The advent of future quantum computers will threaten the security of all classical encrypted information, and cryptographers are racing against time to develop encryption algorithms that can confound quantum computers.
Rapidly Developing Quantum Computers
Digital security experts worldwide are focusing on the Quantum Year Clock (Y2Q clock). This clock continuously counts down to the moment when quantum computers are predicted to be able to crack certain important modern encryption algorithms. These algorithms are sophisticated and can encrypt information using public keys, hence they are called public key encryption algorithms. Although the term “encryption algorithm” may sound unfamiliar, it is ubiquitous for those of us who frequently use the internet to transmit information. When shopping online, it ensures the safety of our credit card numbers; when we update phone software, it ensures that the update is from the phone company and not a hacker. Whistleblowers need secure means to contact reporters, and businesses also need secure ways to send confidential documents.
However, quantum computers will render standard public key encryption algorithms ineffective. “This is a very serious situation,” said Bruno Hettner, co-chair of the Cloud Security Alliance’s Quantum Security Working Group. “If quantum computers can be built tomorrow, we will have no way to conduct secure communications anymore.”
Hettner is one of the creators of the Quantum Year Clock. The name Y2Q mimics the “Y2K crisis” of the late 1990s. Many software programs from the 20th century used two-digit year representations, meaning that the year 2000 and 1900 were both represented as “00” in computers. At that time, people anticipated that programs using this date representation would malfunction as the new millennium approached, potentially causing widespread system failures. However, ultimately, no bank crashed at the turn of the year, no power outages occurred, and no planes fell from the sky. The transition of computer programs into the new century was smooth, primarily because businesses and governments rushed to fix the Y2K issue.
When will quantum computers develop to the point of crushing cryptography? No one can say for sure. The current countdown of the Quantum Year Clock ends on April 14, 2030, but this is merely a guess. Most researchers believe this transformation will occur within the next few decades. “The threat to information security is approaching,” Hettner said, and the Quantum Year Clock serves as a warning, “putting a date on it helps keep people alert.”
However, for institutions like governments that require long-term confidentiality, the real deadline is much earlier. If encrypted data sent today is stored long-term, future quantum computers could decode today’s encrypted information. “If you want to keep something confidential for 20 years and you believe a quantum computer capable of breaking the encryption will emerge within 20 years, you need to start addressing the issue today,” said Chris Peikert, a computer scientist at the University of Michigan.

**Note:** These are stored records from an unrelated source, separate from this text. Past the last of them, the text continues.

<file path="config.mk">
export PLATFORM = sky130hd
export DESIGN_NAME = midpoint_circle_plotter_core
export DESIGN_NICKNAME = d
export VERILOG_FILES = /design/src/rtl/mcp_pkg.sv /design/src/rtl/mcp_controller.sv /design/src/rtl/mcp_datapath.sv /design/src/rtl/midpoint_circle_plotter_core.sv
export SDC_FILE = /design/constraint.sdc
export NUM_CORES = 2
export LEC_CHECK = 0
export ABC_CLOCK_PERIOD_IN_PS = 10270
export BUFFER_PORTS_ARGS = -buffer_cell sky130_fd_sc_hd__buf_2
export CAP_MARGIN = 20
export CORE_MARGIN = 5
export CORE_UTILIZATION = 50
export DETAILED_ROUTE_END_ITERATION = 12
export PLACE_DENSITY = 0.64
export SLEW_MARGIN = 10
export SYNTH_ARGS = -nofsm -noshare
export SYNTH_HDL_FRONTEND = slang
export SYNTH_SLANG_ARGS = --single-unit
</file>
<file path="constraint.sdc">
create_clock -name clk -period 10.27 [get_ports clk]
set_clock_uncertainty 0.05 [all_clocks]
set_input_delay 1.5405 -clock clk [delete_from_list [all_inputs] [get_ports clk]]
set_output_delay 1.5405 -clock clk [all_outputs]
set_load 0.03 [all_outputs]
</file>
<file path="src/rtl/mcp_pkg.sv">
// Package for the midpoint circle plotter: item codes, register indexes,
// controller states and the command and status structs between the two halves.
// Depends on nothing.
package mcp_pkg;

  localparam int PIX_W     = 17;
  localparam int ADDR_W    = 32;
  localparam int COLOR_W   = 16;
  localparam int FIELD_W   = 16;
  localparam int CFG_IDX_W = 2;
  localparam int CFG_DATA_W = 32;
  localparam int LINE_W    = 16;
  localparam int BPP_W     = 6;
  localparam int IDX_W     = 3;

  localparam logic FUNC_START = 1'b0;
  localparam logic FUNC_STEP  = 1'b1;

  localparam logic [CFG_IDX_W-1:0] REG_VRAM_BASE      = 2'd0;
  localparam logic [CFG_IDX_W-1:0] REG_LINE_PIXELS    = 2'd1;
  localparam logic [CFG_IDX_W-1:0] REG_BITS_PER_PIXEL = 2'd2;

  localparam logic [IDX_W-1:0] LAST_IDX = 3'd7;

  localparam logic [ADDR_W-1:0] VRAM_BASE_RESET      = 32'd0;
  localparam logic [LINE_W-1:0] LINE_PIXELS_RESET    = 16'd640;
  localparam logic [BPP_W-1:0]  BITS_PER_PIXEL_RESET = 6'd16;

  typedef enum logic {
    ST_IDLE,
    ST_EMIT
  } state_t;

  typedef struct packed {
    logic             load;
    logic             clear_busy;
    logic             issue;
    logic [IDX_W-1:0] idx;
    logic             update;
  } cmd_t;

  typedef struct packed {
    logic step_ok;
    logic advance;
  } status_t;

endpackage

</file>
<file path="src/rtl/mcp_controller.sv">
// Controller of the midpoint circle plotter: takes items and sequences the
// eight pixel writes of a step. Depends on mcp_pkg.
module mcp_controller (
  input  logic             clk,
  input  logic             rst,
  input  logic             in_valid,
  output logic             in_ready,
  input  logic             func,
  input  mcp_pkg::status_t status,
  output mcp_pkg::cmd_t    cmd
);

  mcp_pkg::state_t state;
  mcp_pkg::state_t state_next;
  logic [mcp_pkg::IDX_W-1:0] cnt;
  logic [mcp_pkg::IDX_W-1:0] cnt_next;

  always_ff @(posedge clk) begin
    if (rst) begin
      state <= mcp_pkg::ST_IDLE;
      cnt   <= '0;
    end else begin
      state <= state_next;
      cnt   <= cnt_next;
    end
  end

  always_comb begin
    state_next     = state;
    cnt_next       = cnt;
    in_ready       = 1'b0;
    cmd.load       = 1'b0;
    cmd.clear_busy = 1'b0;
    cmd.issue      = 1'b0;
    cmd.idx        = cnt;
    cmd.update     = 1'b0;
    unique case (state)
      mcp_pkg::ST_IDLE: begin
        in_ready = 1'b1;
        cnt_next = '0;
        if (in_valid) begin
          if (func == mcp_pkg::FUNC_START) begin
            cmd.load = 1'b1;
          end else if (status.step_ok) begin
            state_next = mcp_pkg::ST_EMIT;
          end else begin
            cmd.clear_busy = 1'b1;
          end
        end
      end
      mcp_pkg::ST_EMIT: begin
        if (status.advance) begin
          cmd.issue = 1'b1;
          cnt_next  = cnt + 1'b1;
          if (cnt == mcp_pkg::LAST_IDX) begin
            cmd.update = 1'b1;
            state_next = mcp_pkg::ST_IDLE;
          end
        end
      end
      default: begin
        state_next = mcp_pkg::ST_IDLE;
      end
    endcase
  end

endmodule

</file>
<file path="src/rtl/mcp_datapath.sv">
// Datapath of the midpoint circle plotter: circle state, configuration
// registers and the three-stage pixel and address pipeline. Depends on mcp_pkg.
module mcp_datapath #(
  parameter int COORD_BITS = 16
) (
  input  logic                              clk,
  input  logic                              rst,
  input  logic                              cfg_write,
  input  logic [mcp_pkg::CFG_IDX_W-1:0]     cfg_index,
  input  logic [mcp_pkg::CFG_DATA_W-1:0]    cfg_data,
  input  logic [mcp_pkg::FIELD_W-1:0]       center_x,
  input  logic [mcp_pkg::FIELD_W-1:0]       center_y,
  input  logic [mcp_pkg::FIELD_W-1:0]       radius,
  input  logic [mcp_pkg::COLOR_W-1:0]       color,
  input  mcp_pkg::cmd_t                     cmd,
  output mcp_pkg::status_t                  status,
  output logic                              out_valid,
  input  logic                              out_ready,
  output logic signed [mcp_pkg::PIX_W-1:0]  pixel_x,
  output logic signed [mcp_pkg::PIX_W-1:0]  pixel_y,
  output logic [mcp_pkg::ADDR_W-1:0]        pixel_address,
  output logic [mcp_pkg::COLOR_W-1:0]       pixel_color,
  output logic                              last_of_step,
  output logic                              circle_done
);

  localparam int OW = COORD_BITS + 1;
  localparam int DW = COORD_BITS + 4;

  logic [mcp_pkg::ADDR_W-1:0] vram_base;
  logic [mcp_pkg::LINE_W-1:0] line_pixels;
  logic [mcp_pkg::BPP_W-1:0]  bits_per_pixel;

  logic signed [COORD_BITS-1:0] centre_col;
  logic signed [COORD_BITS-1:0] centre_row;
  logic signed [OW-1:0]         offset_w;
  logic signed [OW-1:0]         offset_h;
  logic signed [DW-1:0]         decision;
  logic [mcp_pkg::COLOR_W-1:0]  draw_color;
  logic                         busy;

  logic signed [COORD_BITS-1:0] r_in;
  logic signed [DW-1:0]         r_d;
  logic signed [DW-1:0]         w_d;
  logic signed [DW-1:0]         d1;
  logic signed [DW-1:0]         decision_next;
  logic signed [OW-1:0]         w_next;
  logic signed [OW-1:0]         h_next;
  logic                         done_next;

  logic signed [mcp_pkg::PIX_W-1:0] cx;
  logic signed [mcp_pkg::PIX_W-1:0] cy;
  logic signed [mcp_pkg::PIX_W-1:0] ew;
  logic signed [mcp_pkg::PIX_W-1:0] eh;
  logic signed [mcp_pkg::PIX_W-1:0] px;
  logic signed [mcp_pkg::PIX_W-1:0] py;

  logic                             advance;
  logic                             s1_valid;
  logic signed [mcp_pkg::PIX_W-1:0] s1_x;
  logic signed [mcp_pkg::PIX_W-1:0] s1_y;
  logic [mcp_pkg::COLOR_W-1:0]      s1_color;
  logic                             s1_last;
  logic                             s1_done;
  logic                             s2_valid;
  logic signed [mcp_pkg::PIX_W-1:0] s2_x;
  logic signed [mcp_pkg::PIX_W-1:0] s2_y;
  logic [mcp_pkg::ADDR_W-1:0]       s2_lin;
  logic [mcp_pkg::COLOR_W-1:0]      s2_color;
  logic                             s2_last;
  logic                             s2_done;
  logic [mcp_pkg::ADDR_W-1:0]       lin;
  logic [mcp_pkg::ADDR_W-1:0]       addr;

  always_ff @(posedge clk) begin
    if (rst) begin
      vram_base      <= mcp_pkg::VRAM_BASE_RESET;
      line_pixels    <= mcp_pkg::LINE_PIXELS_RESET;
      bits_per_pixel <= mcp_pkg::BITS_PER_PIXEL_RESET;
    end else if (cfg_write) begin
      unique case (cfg_index)
        mcp_pkg::REG_VRAM_BASE:      vram_base      <= cfg_data;
        mcp_pkg::REG_LINE_PIXELS:    line_pixels    <= cfg_data[mcp_pkg::LINE_W-1:0];
        mcp_pkg::REG_BITS_PER_PIXEL: bits_per_pixel <= cfg_data[mcp_pkg::BPP_W-1:0];
        default: begin
        end
      endcase
    end
  end

  assign r_in = signed'(radius[COORD_BITS-1:0]);
  assign r_d  = DW'(r_in);

  // Midpoint update of the octant point.
  always_comb begin
    w_d    = DW'(offset_w);
    w_next = offset_w;
    d1     = decision;
    if (!decision[DW-1]) begin
      w_next = offset_w - 1'b1;
      d1     = decision - ((w_d - 1'b1) <<< 2);
    end
    h_next        = offset_h + 1'b1;
    decision_next = d1 + (DW'(h_next) <<< 2) + DW'(2);
    done_next     = (w_next < h_next);
  end

  always_ff @(posedge clk) begin
    if (rst) begin
      busy <= 1'b0;
    end else if (cmd.load) begin
      busy <= !r_in[COORD_BITS-1];
    end else if (cmd.clear_busy) begin
      busy <= 1'b0;
    end else if (cmd.update && done_next) begin
      busy <= 1'b0;
    end
  end

  always_ff @(posedge clk) begin
    if (cmd.load) begin
      centre_col <= signed'(center_x[COORD_BITS-1:0]);
      centre_row <= signed'(center_y[COORD_BITS-1:0]);
      offset_w   <= OW'(r_in);
      offset_h   <= '0;
      decision   <= DW'(3) - (r_d <<< 1);
      draw_color <= color;
    end else if (cmd.update) begin
      offset_w <= w_next;
      offset_h <= h_next;
      decision <= decision_next;
    end
  end

  assign status.step_ok = busy && !(offset_w < offset_h);
  assign status.advance = advance;

  assign cx = mcp_pkg::PIX_W'(centre_col);
  assign cy = mcp_pkg::PIX_W'(centre_row);
  assign ew = mcp_pkg::PIX_W'(offset_w);
  assign eh = mcp_pkg::PIX_W'(offset_h);

  // The eight mirrored points of the current octant point.
  always_comb begin
    case (cmd.idx)
      3'd0:    begin px = cx + ew; py = cy + eh; end
      3'd1:    begin px = cx - ew; py = cy + eh; end
      3'd2:    begin px = cx + eh; py = cy + ew; end
      3'd3:    begin px = cx - eh; py = cy + ew; end
      3'd4:    begin px = cx - ew; py = cy - eh; end
      3'd5:    begin px = cx - eh; py = cy - ew; end
      3'd6:    begin px = cx + eh; py = cy - ew; end
      default: begin px = cx + ew; py = cy - eh; end
    endcase
  end

  assign advance = !out_valid || out_ready;

  assign lin = mcp_pkg::ADDR_W'(s1_x)
             + mcp_pkg::ADDR_W'(mcp_pkg::ADDR_W'(s1_y) * mcp_pkg::ADDR_W'(line_pixels));
  assign addr = vram_base + mcp_pkg::ADDR_W'(s2_lin * mcp_pkg::ADDR_W'(bits_per_pixel[5:3]));

  always_ff @(posedge clk) begin
    if (rst) begin
      s1_valid  <= 1'b0;
      s2_valid  <= 1'b0;
      out_valid <= 1'b0;
    end else if (advance) begin
      s1_valid  <= cmd.issue;
      s2_valid  <= s1_valid;
      out_valid <= s2_valid;
    end
  end

  always_ff @(posedge clk) begin
    if (advance) begin
      s1_x          <= px;
      s1_y          <= py;
      s1_color      <= draw_color;
      s1_last       <= cmd.update;
      s1_done       <= cmd.update && done_next;
      s2_x          <= s1_x;
      s2_y          <= s1_y;
      s2_lin        <= lin;
      s2_color      <= s1_color;
      s2_last       <= s1_last;
      s2_done       <= s1_done;
      pixel_x       <= s2_x;
      pixel_y       <= s2_y;
      pixel_address <= addr;
      pixel_color   <= s2_color;
      last_of_step  <= s2_last;
      circle_done   <= s2_done;
    end
  end

endmodule

</file>
<file path="src/rtl/midpoint_circle_plotter_core.sv">
// Midpoint circle plotter: a start item loads a circle, each step item gives
// eight pixel writes. A start item, or a step with no circle left, gives no pixel
// write. A step item is accepted and then gives one pixel write a cycle through
// the address pipeline, unless the output stalls; each pixel passes the s1, s2 and
// output registers. Synchronous reset clears the controller, the pipeline valid bits
// and the circle, and loads the configuration registers with their reset values.
module midpoint_circle_plotter_core #(
  parameter int COORD_BITS = 16
) (
  input  logic                              clk,
  input  logic                              rst,
  input  logic                              cfg_write,
  input  logic [mcp_pkg::CFG_IDX_W-1:0]     cfg_index,
  input  logic [mcp_pkg::CFG_DATA_W-1:0]    cfg_data,
  input  logic                              in_valid,
  output logic                              in_ready,
  input  logic                              func,
  input  logic [mcp_pkg::FIELD_W-1:0]       center_x,
  input  logic [mcp_pkg::FIELD_W-1:0]       center_y,
  input  logic [mcp_pkg::FIELD_W-1:0]       radius,
  input  logic [mcp_pkg::COLOR_W-1:0]       color,
  output logic                              out_valid,
  input  logic                              out_ready,
  output logic signed [mcp_pkg::PIX_W-1:0]  pixel_x,
  output logic signed [mcp_pkg::PIX_W-1:0]  pixel_y,
  output logic [mcp_pkg::ADDR_W-1:0]        pixel_address,
  output logic [mcp_pkg::COLOR_W-1:0]       pixel_color,
  output logic                              last_of_step,
  output logic                              circle_done
);

  mcp_pkg::cmd_t    cmd;
  mcp_pkg::status_t status;

  mcp_controller u_controller (
    .clk      (clk),
    .rst      (rst),
    .in_valid (in_valid),
    .in_ready (in_ready),
    .func     (func),
    .status   (status),
    .cmd      (cmd)
  );

  mcp_datapath #(
    .COORD_BITS (COORD_BITS)
  ) u_datapath (
    .clk           (clk),
    .rst           (rst),
    .cfg_write     (cfg_write),
    .cfg_index     (cfg_index),
    .cfg_data      (cfg_data),
    .center_x      (center_x),
    .center_y      (center_y),
    .radius        (radius),
    .color         (color),
    .cmd           (cmd),
    .status        (status),
    .out_valid     (out_valid),
    .out_ready     (out_ready),
    .pixel_x       (pixel_x),
    .pixel_y       (pixel_y),
    .pixel_address (pixel_address),
    .pixel_color   (pixel_color),
    .last_of_step  (last_of_step),
    .circle_done   (circle_done)
  );

endmodule
</file>
After elaboration in Yosys (flattened, before gate mapping)
Cells that the tools add are included.
{ "word_totals": {"in_bits": 104, "output_inout_bits": 86, "register_bits": 384, "word_cells": 113} }
{ "op_classes": {"addsub": 18, "n_mul": 2, "order_cmp": 2, "bitwise_logic": 1, "mux": 29, "eq_ne": 10, "n_reduce_logical": 19} }
{ "ops": {"columns": ["operator", "n"], "rows": [
  ["case mux 17 bit (3 select lines)", 2],
  ["adder 16 x 17 -> 17 bit", 4],
  ["subtractor 16 x 17 -> 17 bit", 4],
  ["adder 32 bit", 2],
  ["2-to-1 mux 20 bit", 3],
  ["2-to-1 mux 17 bit", 3],
  ["< comparator 17 bit", 2],
  ["multiplier 17 x 17 -> 32 bit", 1],
  ["multiplier 32 x 3 -> 32 bit", 1],
  ["adder 20 x 19 -> 20 bit", 1],
  ["adder 20 x 3 -> 20 bit, second input constant", 1],
  ["subtractor 20 bit", 1],
  ["subtractor 17 x 2 -> 18 bit, second input constant", 1],
  ["subtractor 3 x 17 -> 18 bit, first input constant", 1],
  ["adder 17 x 1 -> 17 bit, second input constant", 1],
  ["subtractor 17 x 1 -> 17 bit, second input constant", 1],
  ["2-to-1 mux 1 bit", 16],
  ["equality test 3 bit, second input constant", 4],
  ["OR reduction 2 bit", 6],
  ["equality test 3 x 2 -> 1 bit, second input constant", 2],
  ["case mux 3 bit (2 select lines)", 1],
  ["AND reduction 2 bit", 3],
  ["2-to-1 mux 2 bit", 2],
  ["adder 3 x 1 -> 3 bit, second input constant", 1],
  ["14 further kinds", 17]
]} }

Longest topological paths before layout
{ "logic_depth": {"ltp_word": 9, "ltp_mapped": 24, "ltp_nobuf": 23} }

By module
Synthesis repeated with hierarchy kept, for this count alone.
{ "unflattened": {"hier_cells": 3295, "hier_area_um2": 32885.3} }
{ "by_module_without_submodules": {"columns": ["module", "seq_area_each_um2", "n_inst", "area_per_inst_um2", "cells_per_inst"], "rows": [
  ["mcp_datapath", 10570.1, 1, 32677.6, 3275],
  ["mcp_controller", 80.1, 1, 207.7, 20]
]} }

Worst setup path after synthesis
Ideal clock, no wire load.
{ "synth_timing": {"kind": "input -> register", "from": "input port out_ready", "to": "register u_datapath.offset_h[11] (netlist: u_datapath.eh[11])", "setup_time_ns": 0.133, "t_arrival_ns": 8.635, "path_buffers": 2, "setup_slack_ns": 1.452, "required_time_ns": 10.087, "stages": 11, "cell_sequence": "nor2b_1 > clkbuf_1 > inv_1 > nand3_1 > inv_1 > nor2_1 > inv_1 > clkbuf_1 > o21ai_0 > nand2_1 > o21ai_0"} }
{ "synth_via": {"elab_chain_len": 3} }
{ "synth_lines": {"columns": ["item", "line", "rtl"], "rows": [
  ["from (decl)", "midpoint_circle_plotter_core.sv:23", "input logic out_ready,"],
  ["logical OR 1 bit", "mcp_datapath.sv:157", "assign advance = !out_valid || out_ready;"],
  ["named net u_datapath.advance", "mcp_datapath.sv:58", "logic advance;"],
  ["2-to-1 mux 1 bit", "mcp_controller.sv:52", "if (status.advance) begin"],
  ["2-to-1 mux 1 bit", "mcp_controller.sv:37", "unique case (state)"],
  ["to (signal assigned)", "mcp_datapath.sv:130", "offset_h <= h_next;"],
  ["to (decl)", "mcp_datapath.sv:37", "logic signed [OW-1:0] offset_h;"]
]} }
The timed path passes the listed nets, and every way through them passes these cells.
A chain may end at the register's enable or synchronous reset.

Final worst setup path
{ "layout_timing": {"from": "register u_datapath.s1_y[10] (netlist bit)", "to": "register u_datapath.s2_lin[29] (netlist bit), data pin"} }
{ "layout_via": {"elab_chain_len": 2} }
{ "layout_lines": {"columns": ["item", "line", "rtl"], "rows": [
  ["from (decl)", "mcp_datapath.sv:61", "logic signed [mcp_pkg::PIX_W-1:0] s1_y;"],
  ["from (signal assigned)", "mcp_datapath.sv:178", "s1_y <= py;"],
  ["multiplier 17 x 17 -> 32 bit", "mcp_datapath.sv:160", "+ mcp_pkg::ADDR_W'(mcp_pkg::ADDR_W'(s1_y) * mcp_pkg::ADDR_W'(line_pixels));"],
  ["adder 32 bit", "mcp_datapath.sv:160", null],
  ["named net u_datapath.lin, one bit", "mcp_datapath.sv:72", "logic [mcp_pkg::ADDR_W-1:0] lin;"],
  ["to (signal assigned)", "mcp_datapath.sv:184", "s2_lin <= lin;"],
  ["to (decl)", "mcp_datapath.sv:68", "logic [mcp_pkg::ADDR_W-1:0] s2_lin;"]
]} }
The timed path passes the listed nets, and every way through them passes these cells.

==> flow_metrics.tcl <==
set metrics [dict create \
    outcome "finished clean" \
    clk_latency_ns 0.63 \
    ys_ff_latch 380 \
    setup_tns_ns 0 \
    switching_share 0.409 \
    synth_top_family_by_area "adder cells" \
    dp.cells 4231 \
    antenna-diode-count 0 \
    ys_async_sr_fraction 0 \
    yosys-mux-area-fraction 0.00657 \
    core_area_um2 64500 \
    synth_fa_ha_area_frac 0.299 \
    avgSynthCellArea_um2 9.88 \
    fmaxAchievable_mhz 134 \
    cp-start-kind "register" \
    wl_um 79700 \
    layout-drive-gt1-share 0.0904 \
    fillers 5784 \
    hold_ws_ns 0.364 \
    worstSetupPathType "register to register" \
    drt_pre_antenna_iters 6 \
    antenna_found_initial 0 \
    fp.dieH_um 265 \
    crit_required_ns 10.61 \
    gp_congestion 0.891 \
    crit_fanout 17 \
    crit_family "adder cells" \
    pwr-share-clk 0.215 \
    power.switching_mw 3.23 \
    cts_buffer_depth 3 \
    period_needed_ns 7.47 \
    fin_cells 4318 \
    root_buffer "clkbuf_16" \
    endpoint_kind "register" \
    setup_viol 0 \
    clkSinkCount 380 \
    via_count 23400 \
    cp.depth 22 \
    io_pins 190 \
    yosysUniqueCellTypes 78 \
    drv_cap 0 \
    power.density_nw_per_um2 220 \
    power_frac_seq 0.284 \
    whs_path_depth 0 \
    vias_per_cell 5.41 \
    finalHoldViolCount 0 \
    synth-main-ff-cell "edfxtp_1" \
    p_leak_nw 16.1 \
    cts_resized 0 \
    synth_compound_area_frac 0.103 \
    cts_hold_buf 0 \
    start_util 0.505 \
    hold_path.class "register to register" \
    seq_area_frac_synth 0.327 \
    yosys.area_share.simple 0.142 \
    power_mw 7.89 \
    crit_start "u_datapath.s1_y[10]$_DFFE_PP_" \
    final_nets 4100 \
    final_core_util 0.556 \
    rsz0062_at_grt "false" \
    antenna_left 0 \
    cts_made_buffers 46 \
    max_stage_delay_ns 0.64 \
    clk_pin_slew_worst_paths_ns 0.06 \
    crit_slowest_cell "edfxtp_1" \
    synth_nets 3970 \
    combPwrFrac 0.501 \
    drtIter0Drc 1661 \
    cts_max_level 2 \
    grt_overflow 0 \
    drc 0 \
    track_usage 0.225 \
    syn-instance-count 3296 \
    r2r-start "u_datapath.s1_y[10]$_DFFE_PP_" \
    cts_tree "yes" \
    rows 93 \
    place_hpwl_um 62100 \
    rr_worst_depth 22 \
    cp_data_arrival_time_ns 7.81 \
    timing.final.crit_share 0.727 \
    areaGrowthSynthToFinish_pct 10.1 \
    worst_pin_slew_ns 1.11 \
    peakVddDrop_mv 0.198 \
    io_buffer_count 189 \
    synth-xor-area-share 0.0510 \
    synth-edff-count 304 \
    slew_violations 0 \
    die_area_um2 70300 \
    internal_power_mw 4.67 \
    path_buf_inv 6 \
    crit_chain "and2_1, fa_1, inv_1, fa_1, inv_1, fa_1, inv_1, fa_1, inv_1, fa_1, inv_1, fa_1, inv_1, ha_1, a21o_1, a21o_1, a221oi_1, o22ai_1, o311a_1, o21ai_0, o21ai_0, o311ai_0" \
    min_from "u_datapath.s2_x[4]$_DFFE_PP_" \
    grt_max_degree 83 \
    syn_area_um2 32600 \
    worst_slew_margin_rel 0.258 \
    yosys_warnings 0 \
    postCtsSetupRepairBufs 0 \
    grt_pass1_wl_um 128000 \
    grt_pass1_vias 23800 \
    die_x_um 265 \
    wl_per_cell_um 18.5 \
]
layer usage:
layer / GRT usage / vias up / share of wire
met5: 0 / - / 0
met4: 0.0522 / 0 / 0.022
met3: 0.0303 / 101 / 0.054
li1: - / 11100 / -
met2: 0.371 / 604 / 0.47
met1: 0.322 / 11600 / 0.46
layout make-up:
class / count / area (µm²) / area share
flip-flops and latches: 380 / 10700 / 0.297
well taps: 855 / 1070 / 0.0298
clock buffers: 51 / 1190 / 0.0332
repair buffers: 206 / 1090 / 0.0304
multi-input cells: 2304 / 19600 / 0.547
clock inverters: 34 / 392 / 0.0109
inverters: 488 / 1840 / 0.0513
per-stage QoR:
step	instance area [µm²]	setup WS [ns]
after floorplan	32600	1.45
after global placement	34200	2.90
after detailed placement	34200	2.78
after CTS	35800	2.77
after global routing	35800	2.37
final	35800	2.80
worst paths after layout:
kind | slack (ns) | end
max | 2.80 | u_datapath.s2_lin[29]$_DFFE_PP_
max reg2reg | 2.80 | u_datapath.s2_lin[29]$_DFFE_PP_
min reg2reg | 0.36 | u_datapath.pixel_x[4]$_DFFE_PP_
min | 0.36 | u_datapath.pixel_x[4]$_DFFE_PP_
`config.mk`:
```
export PLATFORM = sky130hd
export DESIGN_NAME = sbsi_setup
export DESIGN_NICKNAME = d
export VERILOG_FILES = /design/src/sv/sbsi_pkg.sv /design/src/sv/sbsi_setup.sv
export SDC_FILE = /design/constraint.sdc
export NUM_CORES = 2
export LEC_CHECK = 0
export BUFFER_PORTS_ARGS = -buffer_cell sky130_fd_sc_hd__buf_2
export CORE_AREA = 2 2 429 431
export DETAILED_ROUTE_END_ITERATION = 8
export DIE_AREA = 0 0 431 433
export PLACE_DENSITY = 0.58
export SLEW_MARGIN = 10
export SYNTH_ARGS = -nofsm -noshare
export SYNTH_HDL_FRONTEND = slang
export SYNTH_SLANG_ARGS = --single-unit
```
`constraint.sdc`:
```
create_clock -name aclk -period 10.21 [get_ports aclk]
set_input_delay 0.5105 -clock aclk [delete_from_list [all_inputs] [get_ports aclk]]
set_output_delay 0.5105 -clock aclk [all_outputs]
set_load 0.01 [all_outputs]
```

The National Institute of Standards and Technology (NIST) foresaw this threat and held a public competition in 2016 to solicit “post-quantum” or “quantum-resistant” encryption algorithms—algorithms that can be executed on current computers but are strong enough that quantum computers cannot break them. To emphasize the urgency, the U.S. Congress passed the Quantum Computing Cybersecurity Preparedness Act in December 2022, requiring government agencies to develop plans for transitioning to post-quantum encryption algorithms.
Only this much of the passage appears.